Your task: Some entries follow. Reproduce exactly the lines starting at the one with "- $mux 1 :: line isq_slots.sv:84 : if (wr_en)" and stopping after the one with "max reg2reg |".
:::
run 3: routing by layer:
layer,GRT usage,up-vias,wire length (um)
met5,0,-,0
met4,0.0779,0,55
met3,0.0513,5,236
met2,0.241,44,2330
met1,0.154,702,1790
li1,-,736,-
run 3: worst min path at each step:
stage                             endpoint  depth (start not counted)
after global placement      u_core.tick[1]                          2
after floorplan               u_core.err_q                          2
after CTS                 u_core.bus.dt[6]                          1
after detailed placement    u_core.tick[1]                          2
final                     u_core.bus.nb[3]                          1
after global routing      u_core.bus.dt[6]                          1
===== config.mk =====
export PLATFORM = sky130hd
export DESIGN_NAME = isq_slots
export DESIGN_NICKNAME = d
export VERILOG_FILES = /design/src/logic/ren_pkg.sv /design/src/logic/isq_slots.sv
export SDC_FILE = /design/constraint.sdc
export NUM_CORES = 1
export LEC_CHECK = 0
export ABC_AREA = 1
export BUFFER_PORTS_ARGS = -buffer_cell sky130_fd_sc_hd__buf_4
export CELL_PAD_IN_SITES_DETAIL_PLACEMENT = 1
export CELL_PAD_IN_SITES_GLOBAL_PLACEMENT = 2
export CORE_ASPECT_RATIO = 0.8
export CORE_MARGIN = 1
export CORE_UTILIZATION = 34
export CTS_BUF_LIST = sky130_fd_sc_hd__clkbuf_4 sky130_fd_sc_hd__clkbuf_8
export CTS_CLUSTER_DIAMETER = 50
export CTS_CLUSTER_SIZE = 25
export DETAILED_ROUTE_END_ITERATION = 16
export PLACE_DENSITY_LB_ADDON = 0.1
export SYNTH_ARGS = -nofsm -noshare
export SYNTH_HDL_FRONTEND = slang
export SYNTH_SLANG_ARGS = --single-unit
export TNS_END_PERCENT = 100

===== constraint.sdc =====
create_clock -name clk -period 2.5 [get_ports clk]
set_input_delay 0.25 -clock clk [delete_from_list [all_inputs] [get_ports clk]]
set_output_delay 0.25 -clock clk [all_outputs]
set_load 0.005 [all_outputs]

===== src/logic/ren_pkg.sv =====
//////////////////////////////////////////////////
// shared sizes of the rename matrix
// register and slot number types
// map entry, full rename map and its reset value
// issue queue slot and rename output formats
//////////////////////////////////////////////////

package ren_pkg;

   //////////////////////////////////////////////////
   // sizes
   //////////////////////////////////////////////////

   // issue queue slots, split into two segments
   localparam int ISQ_DEPTH = 8;
   localparam int SEG_DEPTH = 4;
   localparam int NUM_SEG   = ISQ_DEPTH / SEG_DEPTH;

   // register files
   localparam int NUM_LREG  = 8;
   localparam int NUM_PREG  = 32;

   // derived field widths
   localparam int LREG_W    = $clog2(NUM_LREG);
   localparam int PREG_W    = $clog2(NUM_PREG);
   localparam int SLOT_W    = $clog2(ISQ_DEPTH);

   //////////////////////////////////////////////////
   // types
   //////////////////////////////////////////////////

   typedef logic [LREG_W-1:0] lreg_t;
   typedef logic [PREG_W-1:0] preg_t;
   typedef logic [SLOT_W-1:0] slot_idx_t;

   // one logical register mapping, rdy set once the value is written back
   typedef struct packed {
      logic  rdy;
      preg_t preg;
   } map_ent_t;

   // entry i holds the mapping of logical register i
   typedef map_ent_t [NUM_LREG-1:0] ren_map_t;

   // instruction as held in one issue queue slot
   typedef struct packed {
      logic  vld;
      logic  wat;
      logic  src1_vld;
      lreg_t lsrc1;
      logic  src2_vld;
      lreg_t lsrc2;
      logic  dst_vld;
      lreg_t ldst;
      preg_t pdest;
   } isq_inst_t;

   // renamed view of one slot
   // fields are zero unless their own valid bit is set
   typedef struct packed {
      logic     vld;
      logic     inst_rdy;
      logic     src1_vld;
      map_ent_t psrc1;
      logic     src2_vld;
      map_ent_t psrc2;
      logic     dst_vld;
      preg_t    pdest;
      preg_t    fre_preg;
   } ren_out_t;

   typedef ren_out_t [ISQ_DEPTH-1:0] ren_out_vec_t;

   //////////////////////////////////////////////////
   // reset map
   //////////////////////////////////////////////////

   // identity mapping, every entry ready
   function automatic ren_map_t reset_map_f();
      ren_map_t map;
      for (int i = 0; i < NUM_LREG; i++)
      begin
         map[i].rdy  = 1'b1;
         map[i].preg = preg_t'(i);
      end
      return map;
   endfunction

   localparam ren_map_t RESET_MAP = reset_map_f();

endpackage

===== src/logic/isq_slots.sv =====
//////////////////////////////////////////////////
// issue queue slot storage
// four-phase dispatch handshake and write pointer
// wait clearing on resolve
// segment occupancy, retire clearing, full flag
//////////////////////////////////////////////////

`timescale 1ns/1ps

module isq_slots
   import ren_pkg::*;
(
   input  logic                        clk,
   input  logic                        rst_n,
   input  logic                        dsp_req_i,
   input  isq_inst_t                   dsp_inst_i,
   output logic                        dsp_ack_o,
   input  logic                        resolve_vld_i,
   input  slot_idx_t                   resolve_idx_i,
   input  logic [NUM_SEG-1:0]          seg_retire_i,
   output isq_inst_t [ISQ_DEPTH-1:0]   slots_o,
   output logic [ISQ_DEPTH-1:0]        slot_load_o,
   output logic [ISQ_DEPTH-1:0]        slot_vld_o,
   output logic [ISQ_DEPTH-1:0]        slot_wat_o,
   output slot_idx_t                   wr_ptr_o,
   output logic                        isq_ful_o
);

   // payload storage, valid and wait kept apart so they can be reset
   isq_inst_t            mem_q [ISQ_DEPTH];
   logic [ISQ_DEPTH-1:0] vld_q;
   logic [ISQ_DEPTH-1:0] wat_q;
   slot_idx_t            wr_ptr_q;
   logic [NUM_SEG-1:0]   occ_q;
   logic                 ack_q;
   logic                 wr_seg;
   logic                 wr_en;

   //////////////////////////////////////////////////
   // dispatch handshake
   //////////////////////////////////////////////////

   // top pointer bit selects the segment
   assign wr_seg    = wr_ptr_q[SLOT_W-1];

   // full when the pointer is back at the head of a segment still in use
   assign isq_ful_o = (wr_ptr_q[SLOT_W-2:0] == '0) && occ_q[wr_seg];

   // one write per handshake, only while ack is still low
   assign wr_en     = dsp_req_i && !ack_q && !isq_ful_o;

   // one-hot write strobe, also clears the line's dest ready bit
   assign slot_load_o = {{(ISQ_DEPTH-1){1'b0}}, wr_en} << wr_ptr_q;

   always_ff @(posedge clk or negedge rst_n)
   begin
      if (!rst_n)
      begin
         ack_q    <= 1'b0;
         wr_ptr_q <= '0;
      end
      else
      begin
         if (wr_en)
         begin
            ack_q    <= 1'b1;
            // wraps around the ring
            wr_ptr_q <= wr_ptr_q + 1'b1;
         end
         else if (!dsp_req_i)
         begin
            // env released req, close the handshake
            ack_q <= 1'b0;
         end
      end
   end

   //////////////////////////////////////////////////
   // slot state
   //////////////////////////////////////////////////

   always_ff @(posedge clk)
   begin
      if (wr_en)
      begin
         mem_q[wr_ptr_q] <= dsp_inst_i;
      end
   end

   always_ff @(posedge clk or negedge rst_n)
   begin
      if (!rst_n)
      begin
         vld_q <= '0;
         wat_q <= '0;
         occ_q <= '0;
      end
      else
      begin
         for (int i = 0; i < ISQ_DEPTH; i++)
         begin
            if (slot_load_o[i])
            begin
               vld_q[i] <= 1'b1;
               wat_q[i] <= dsp_inst_i.wat;
            end
            else if (seg_retire_i[i / SEG_DEPTH])
            begin
               // whole segment freed at once
               vld_q[i] <= 1'b0;
               wat_q[i] <= 1'b0;
            end
            else if (resolve_vld_i && (resolve_idx_i == slot_idx_t'(i)))
            begin
               wat_q[i] <= 1'b0;
            end
         end
         for (int s = 0; s < NUM_SEG; s++)
         begin
            // retire and write never hit the same segment
            if (seg_retire_i[s])
            begin
               occ_q[s] <= 1'b0;
            end
            else if (wr_en && (wr_seg == s[0]))
            begin
               occ_q[s] <= 1'b1;
            end
         end
      end
   end

   // stored payload with live valid and wait bits laid over it
   always_comb
   begin
      for (int i = 0; i < ISQ_DEPTH; i++)
      begin
         slots_o[i]     = mem_q[i];
         slots_o[i].vld = vld_q[i];
         slots_o[i].wat = wat_q[i];
      end
   end

   assign slot_vld_o = vld_q;
   assign slot_wat_o = wat_q;
   assign wr_ptr_o   = wr_ptr_q;
   assign dsp_ack_o  = ack_q;

endmodule


* Word level (Yosys, flattened, before mapping)
Memory sizes are Yosys's and may differ from the RTL's.
Cells that the tools add are included.
** Word-level totals
- Bits of input ports :: 28
- Logic and storage cells :: 112
- Register bits after elaboration :: 22
- Memories :: 1
- Output and inout bits :: 181
- Bits in writable memories :: 152
** Cells by class
- Reduce and logical (&&, ||, !) cells :: 35
- Add/subtract/negate cells :: 1
- Equal/unequal tests :: 8
- Mux-type cells :: 44
- $lt $le $gt $ge :: 1
- Shifts and indexed selects :: 1
- Bitwise gates (word level) :: 1
** Memory list
- mem_q :: words 8, bits a word 19, rd ports 8, clocked after Yosys merged registers in 0, wr ports 1, line isq_slots.sv:30 : isq_inst_t mem_q [ISQ_DEPTH];
** Operators by type and width (number)
- $mux 1 :: 44
- $reduce_bool 3->1 :: 8
- $reduce_bool 2->1 :: 10
- $logic_and 1x1->1 :: 13
- $eq 3x3->1 const B :: 4
- $shl 1x3->8 :: 1
- $eq 3x2->1 const B :: 2
- $add 3x1->3 const B :: 1
- $eq 3x1->1 const B :: 1
- $logic_not 3->1 :: 1
- $logic_not 1->1 :: 2
- $logic_not 2->1 :: 1
- $lt 1x2->1 const B :: 1
- $ne 2x1->1 const B :: 1
- $not 1->1 :: 1

* Longest topological paths before layout
Gate-level depths: netlist of the first run.
- Depth after elaboration :: 8
- Depth in mapped cells :: 8
- Gate-level depth less buffers :: 7

* Worst setup path before layout of the first run
No wires, ideal clock.
- Path type :: flip-flop to flip-flop
- Start :: register wr_ptr_q[0] (netlist: wr_ptr_o[0])
- End :: memory mem_q[0][0] in the netlist's numbering, enable pin
- Path buffers :: 0
- Arrival time :: 1.404 ns
- Period minus slack after synthesis :: 1.773 ns
- Stages on the path, launching flop included :: 6
- Slack :: 0.727 ns
- Setup time :: 0.369 ns
- Data required time :: 2.131 ns
- Cells stage by stage :: dfrtp_1 inv_2 ha_1 nand3_4 nand3_1 inv_1
** Between the ends
- Longest elaborated chain between the ends :: 6
** RTL lines
- start, declared :: line isq_slots.sv:33 : slot_idx_t wr_ptr_q;
- start signal, assigned :: line isq_slots.sv:68 : wr_ptr_q <= wr_ptr_q + 1'b1;
- $logic_not 2->1 :: line isq_slots.sv:47 : assign isq_ful_o = (wr_ptr_q[SLOT_W-2:0] == '0) && occ_q[wr_seg];
- $logic_and 1x1->1 :: line isq_slots.sv:47
- $logic_not 1->1 :: line isq_slots.sv:50 : assign wr_en = dsp_req_i && !ack_q && !isq_ful_o;
- $logic_and 1x1->1 :: line isq_slots.sv:50
- $mux 1 :: line isq_slots.sv:84 : if (wr_en)
- $mux 1 (not written as such) :: line isq_slots.sv:86 : mem_q[wr_ptr_q] <= dsp_inst_i;
- end, declared :: line isq_slots.sv:30
Parallel ways exist; a longest one is shown, timed or not.

* Final worst setup path of the first run
- Start :: register wr_ptr_q[0] (netlist: wr_ptr_o[0])
- End :: output port slot_load_o[5]
** Between the ends
- Longest elaborated chain between the ends :: 5
** RTL lines
- $logic_not 2->1 :: line isq_slots.sv:47
- $logic_and 1x1->1 :: line isq_slots.sv:47
- $logic_not 1->1 :: line isq_slots.sv:50
- $logic_and 1x1->1 :: line isq_slots.sv:50
- $shl 1x3->8 * :: line isq_slots.sv:53 : assign slot_load_o = {{(ISQ_DEPTH-1){1'b0}}, wr_en} << wr_ptr_q;
- end, declared :: line isq_slots.sv:22 : output logic [ISQ_DEPTH-1:0] slot_load_o,
Every way passes the cells marked *; elsewhere a longest branch is shown, timed or not.

==> results of run 1 <==
-- final timing paths --
path | startpoint | to | slack (ns) | cells past startpoint
min reg2reg | slot_vld_o[0] | slot_vld_o[0] | 0.52 | 2
max in group asynchronous | rst_n | slot_vld_o[1] | 2.01 | 2
min | seg_retire_i[1] | occ_q[1] | 0.03 | 2
max reg2reg | wr_ptr_o[0] | mem_q[6][15] | 0.42 | 6
max | wr_ptr_o[0] | slot_load_o[5] | 0.25 | 6
min in group asynchronous | rst_n | wr_ptr_o[2] | 0.24 | 2
-- metrics by stage --
stage / worst slack, ns / instance area [um2] / std cells
after floorplan: 0.727 / 5410 / 308
after global placement: 0.475 / 7130 / 713
after detailed placement: 0.404 / 7130 / 713
after CTS: 0.182 / 7580 / 747
after global routing: 0.0737 / 7580 / 747
final: 0.246 / 7580 / 747
-- synth_stat cells, types with 2 or more instances --
cell	n	area, um2
buf_4	17	128
buf_6	2	22.5
dfrtp_1	22	551
edfxtp_1	136	4080
ha_1	2	25.0
inv_1	31	116
nand2_1	40	150
nand2_2	2	12.5
nand3_1	8	40.0
nand3_2	2	20.0
nand4_1	7	43.8
nor2_1	15	56.3
o21ai_0	11	55.1
o21ai_1	2	10.0
-- layer usage --
metal,wire length (um),part of all wire,vias up,GRT usage
met5,0,0,-,0
li1,-,-,1501,-
met2,6910,0.47,136,0.292
met1,6330,0.43,1682,0.238
met3,1300,0.088,7,0.0675
met4,158,0.011,0,0.0631
-- state kept, by name, indices dropped and copies added, names as in the netlist --
signal,cells
dsp_ack_o,1
slot_wat_o,8
occ_q,2
mem_q,136
wr_ptr_o,3
slot_vld_o,8
-- final cells by class --
type | count | area (um2) | share of cell area
Inverter | 33 | 126 | 0.0167
Clock buffer | 17 | 234 | 0.0309
Timing Repair Buffer | 218 | 1640 | 0.217
Clock inverter | 14 | 190 | 0.0251
Sequential cell | 158 | 4630 | 0.611
Tap cell | 210 | 263 | 0.0346
Multi-Input combinational cell | 97 | 492 | 0.0648
-- where the power goes --
part	leakage (nW)	total (W)	internal [W]	switching, W
registers	1.53	0.00333	0.00317	0.000166
logic	1.53	0.00115	0.000518	0.000628
clock network	0.214	0.00201	0.00109	0.000929
total	3.27	0.00649	0.00477	0.00172
-- kinds of logic (layout without fill, tap and decap cells) --
group           after synthesis  count (layout)  share of synthesized area
buf+inv                      53             282                     0.0518
flops                       158             158                      0.857
compound gates               16              16                     0.0160
xor+xnor                      2               2                    0.00324
simple gates                 77              77                     0.0671
fa+ha+maj                     2               2                    0.00463
-- critical path: cells and delay by family, from the launching register on --
kind                     cells  cell delay (ns)
buffers and inverters        3             0.35
AND/OR/NAND/NOR              2             0.45
adder cells (fa/ha/maj)      1             0.25
flip-flops                   1             0.51
-- layout by cell type (no fill, tap or decap), drive strengths merged --
cell type / n
buf: 215
edfxtp: 136
nand2: 43
inv: 36
dfrtp: 22
clkbuf: 17
nor2: 16
o21ai: 13
nand3: 11
nand4: 7
clkinv: 6
bufinv: 4
dlygate4sd3: 3
ha: 2
a21oi: 2
xor2: 1
o21bai: 1
xnor2: 1
clkinvlp: 1
==> results.json, run 1 <==
{
  "outcome": "completed",
  "p_total_w": 0.00649,
  "syn-mean-instance-area_um2": 17.6,
  "syn_nets": 338,
  "clk_pin_slew_ns": 0.08,
  "syn_inst": 308,
  "drtIter0Drc": 136,
  "hpwl_um": 10300,
  "worst-path-max-fanout": 19,
  "synth_edf_count": 136,
  "post_cts_buffers": 0,
  "drive_above_1_share": 0.475,
  "yosysSeqAreaShare": 0.857,
  "ys_ff_latch": 158,
  "rows": 40,
  "grtUsageTotal": 0.185,
  "final_core_util": 0.497,
  "cts.sinks": 158,
  "cts-hold-fix-buffers": 3,
  "power.density_nw_per_um2": 856,
  "coreArea_um2": 15300,
  "gp_congestion": 0.755,
  "slew_headroom": 0.690,
  "clkLatencyLatePin_ns": 0.44,
  "antenna_left": 0,
  "grt_pass1_vias": 3410,
  "numCtsBuffers": 17,
  "finalSetupViolations": 0,
  "dieArea_um2": 16400,
  "slowest_delay_ns": 0.51,
  "hold_slack_ns": 0.0290,
  "critical_path_class": "reg -> out",
  "layout.nets": 555,
  "dr.pass1.iters": 6,
  "cap_violations": 0,
  "area_growth_pct": 40.3,
  "hold_violations": 0,
  "critPathLaunchType": "register",
  "fin_crit_ns": 2.25,
  "slew_violations": 0,
  "power_leakage_nw": 3.27,
  "drcViolationCount": 0,
  "fin_setup_tns_ns": 0,
  "antenna_found_initial": 0,
  "io_buffers": 207,
  "ir_drop_mv": 0.604,
  "die_h_um": 115,
  "initial_core_util": 0.354,
  "wirelength_um": 14700,
  "synth_cell_type_count": 25,
  "post_drt_wl_per_cell_um": 19.7,
  "fmax_mhz": 444,
  "critPathArrivalTime_ns": 2.00,
  "finClkSkew_ns": 0.00966,
  "tritoncts": "built",
  "cp_cell_sequence": "inv_2 -> ha_1 -> nand3_4 -> nand3_1 -> inv_1 -> buf_4",
  "syn-cell-area_um2": 5410,
  "grt_setup_unrepaired": "false",
  "grt_pass1_wl_um": 21200,
  "synth_ff_type": "edfxtp_1",
  "cp-end-kind": "output pin",
  "gr-total-overflow": 0,
  "worstHoldPathType": "in -> reg",
  "viasPerCell": 4.45,
  "clock_path_buffers": 2,
  "grt_max_degree": 23,
  "antenna_cells": 0,
  "worstPathRequired_ns": 2.25,
  "crit_path_top_delay_cell": "dfrtp_1",
  "worst_slew_pin_slew_ns": 0.464,
  "vias": 3326,
  "htreeDepth": 4,
  "clockRootBuffer": "clkbuf_8",
  "yosys_warnings": 0,
  "cts_repair_resize_count": 0,
  "async_flop_share": 0.139,
  "layout_worst_path_cycle_share": 0.902,
  "io_pins": 209,
  "fill_cells": 1528,
  "fp.dieW_um": 143
}
Power figures use the tool's default switching activity.
==> inputs of run 2 (changes only) <==
clock period = 2.2 ns   (was 2.5 ns; I/O delays follow)
==> results.json, run 2 (synthesized netlist as in run 1, its figures left out) <==
{
  "outcome": "completed",
  "fmax_mhz": 479,
  "area_growth_pct": 46.7,
  "critPathLaunchType": "register",
  "worst_slew_pin_slew_ns": 0.556,
  "coreArea_um2": 15300,
  "rows": 40,
  "tritoncts": "built",
  "numCtsBuffers": 17,
  "layout.nets": 578,
  "final_cell_mix": "211 x buf_4, 136 x edfxtp_1, 40 x nand2_1",
  "antenna_cells": 0,
  "antenna_left": 0,
  "timing.final.ws_setup_ns": 0.114,
  "final_common_cell": "buf_4",
  "initial_core_util": 0.354,
  "gr-total-overflow": 0,
  "drcViolationCount": 0,
  "io_buffers": 207,
  "finalSetupViolations": 0,
  "worst-path-max-fanout": 10,
  "hold_slack_ns": 0.0909,
  "largest_reg_flops": 136,
  "grtUsageTotal": 0.187,
  "die_h_um": 115,
  "fp.dieW_um": 143,
  "critical_path_class": "reg -> out",
  "critPathArrivalTime_ns": 1.87,
  "grt_pass1_vias": 3523,
  "worstPathRequired_ns": 1.98,
  "power.density_nw_per_um2": 948,
  "grt_max_degree": 23,
  "cp-end-kind": "output pin",
  "post_drt_wl_per_cell_um": 19.6,
  "grt_setup_unrepaired": "true",
  "cts.sinks": 158,
  "antenna_found_initial": 0,
  "regMostFlops": "mem_q",
  "clkLatencyLatePin_ns": 0.44,
  "ir_drop_mv": 0.536,
  "clock_path_buffers": 2,
  "dieArea_um2": 16400,
  "cap_violations": 0,
  "vias": 3436,
  "slew_headroom": 0.628,
  "layout_worst_path_cycle_share": 0.948,
  "htreeDepth": 4,
  "gp_congestion": 0.732,
  "hpwl_um": 10300,
  "drtIter0Drc": 176,
  "power_leakage_nw": 3.37,
  "pre_cts_ws_ns": 0.214,
  "clk_pin_slew_ns": 0.09,
  "grt_pass1_wl_um": 21500,
  "wirelength_um": 15100,
  "dr.pass1.iters": 4,
  "viasPerCell": 4.46,
  "fin_crit_ns": 2.09,
  "hold_violations": 0,
  "drive_above_1_share": 0.480,
  "worstHoldPathType": "in -> reg",
  "io_pins": 209,
  "slew_violations": 0,
  "finClkSkew_ns": 0.00877,
  "clockRootBuffer": "clkbuf_8"
}
-- run 2: cell count changes in the layout (fill, tap and decap cells not counted), moves of 3 or more --
cell / previous run / this run
clkinv_2: 3 / 0
nand3_2: 2 / 10
buf_4: 215 / 211
dlygate4sd3_1: 3 / 21
buf_12: 0 / 8
clkinvlp_4: 1 / 4
nand3_1: 8 / 1
-- run 2: metrics by stage --
| step | area [um2] | util | power [W] | instances | setup TNS, ns |
|---|---|---|---|---|---|
| floorplan | 5410 | - | 0.00440 | 308 | 0 |
| global placement | 7230 | 0.474 | 0.00518 | 713 | 0 |
| detailed placement | 7230 | 0.474 | 0.00523 | 713 | 0 |
| CTS | 7870 | 0.515 | 0.00752 | 765 | 0 |
| global route | 7930 | 0.520 | 0.00785 | 770 | -0.0121 |
| finish | 7930 | 0.520 | 0.00752 | 770 | 0 |
-- run 2: what timing repair did --
action,CTS,global route
hold endpoints to repair,151,0
setup endpoints to repair,6,8
hold buffers,21,0
gates cloned,0,1
resized for setup,3,5
setup buffers,0,4
pin swaps,0,1
-- run 2: power breakdown --
part           switching [W]  leakage, nW  internal, W  total, W
Sequential          0.000188         1.52      0.00360   0.00379
Combinational       0.000783         1.65     0.000698   0.00148
Clock                0.00112        0.198      0.00114   0.00226
-- run 2: final cells by class --
type / instances / area (um2)
fillers: 1532 / 7330
flip-flops and latches: 158 / 4640
repair buffers: 240 / 1950
multi-input cells: 98 / 537
well taps: 210 / 263
clock buffers: 17 / 234
clock inverters: 14 / 184
inverters: 33 / 126
-- run 2: final timing paths --
path | startpoint | endpoint | slack [ns] | cells past startpoint
worst max register to register | wr_ptr_o[1] | mem_q[6][7] | 0.38 | 6
worst min register to register | slot_vld_o[0] | slot_vld_o[0] | 0.52 | 2
max in group asynchronous | rst_n | wr_ptr_o[0] | 1.71 | 2
worst max-delay path | wr_ptr_o[0] | slot_load_o[3] | 0.11 | 6
worst min-delay path | dsp_inst_i[17] | slot_wat_o[6] | 0.09 | 3
min in group asynchronous | rst_n | occ_q[1] | 0.22 | 2
-- run 2: critical path: stages, from the launching register on --
cell,delay (ns)
dfrtp_2,0.47
inv_2,0.13
ha_1,0.24
nand3_4,0.20
nand3_2,0.16
inv_1,0.08
buf_4,0.14
-- run 2: routing by layer --
layer,wire (um),up-vias,part of all wire,global-route usage
met3,1550,11,0.10,0.0808
met2,7040,159,0.47,0.291
met1,6320,1714,0.42,0.237
met5,0,-,0,0
li1,-,1552,-,-
met4,182,0,0.012,0.0588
:::
Solution to this task:
- $mux 1 :: line isq_slots.sv:84 : if (wr_en)
- $mux 1 (not written as such) :: line isq_slots.sv:86 : mem_q[wr_ptr_q] <= dsp_inst_i;
- end, declared :: line isq_slots.sv:30
Parallel ways exist; a longest one is shown, timed or not.

* Final worst setup path of the first run
- Start :: register wr_ptr_q[0] (netlist: wr_ptr_o[0])
- End :: output port slot_load_o[5]
** Between the ends
- Longest elaborated chain between the ends :: 5
** RTL lines
- $logic_not 2->1 :: line isq_slots.sv:47
- $logic_and 1x1->1 :: line isq_slots.sv:47
- $logic_not 1->1 :: line isq_slots.sv:50
- $logic_and 1x1->1 :: line isq_slots.sv:50
- $shl 1x3->8 * :: line isq_slots.sv:53 : assign slot_load_o = {{(ISQ_DEPTH-1){1'b0}}, wr_en} << wr_ptr_q;
- end, declared :: line isq_slots.sv:22 : output logic [ISQ_DEPTH-1:0] slot_load_o,
Every way passes the cells marked *; elsewhere a longest branch is shown, timed or not.

==> results of run 1 <==
-- final timing paths --
path | startpoint | to | slack (ns) | cells past startpoint
min reg2reg | slot_vld_o[0] | slot_vld_o[0] | 0.52 | 2
max in group asynchronous | rst_n | slot_vld_o[1] | 2.01 | 2
min | seg_retire_i[1] | occ_q[1] | 0.03 | 2
max reg2reg | wr_ptr_o[0] | mem_q[6][15] | 0.42 | 6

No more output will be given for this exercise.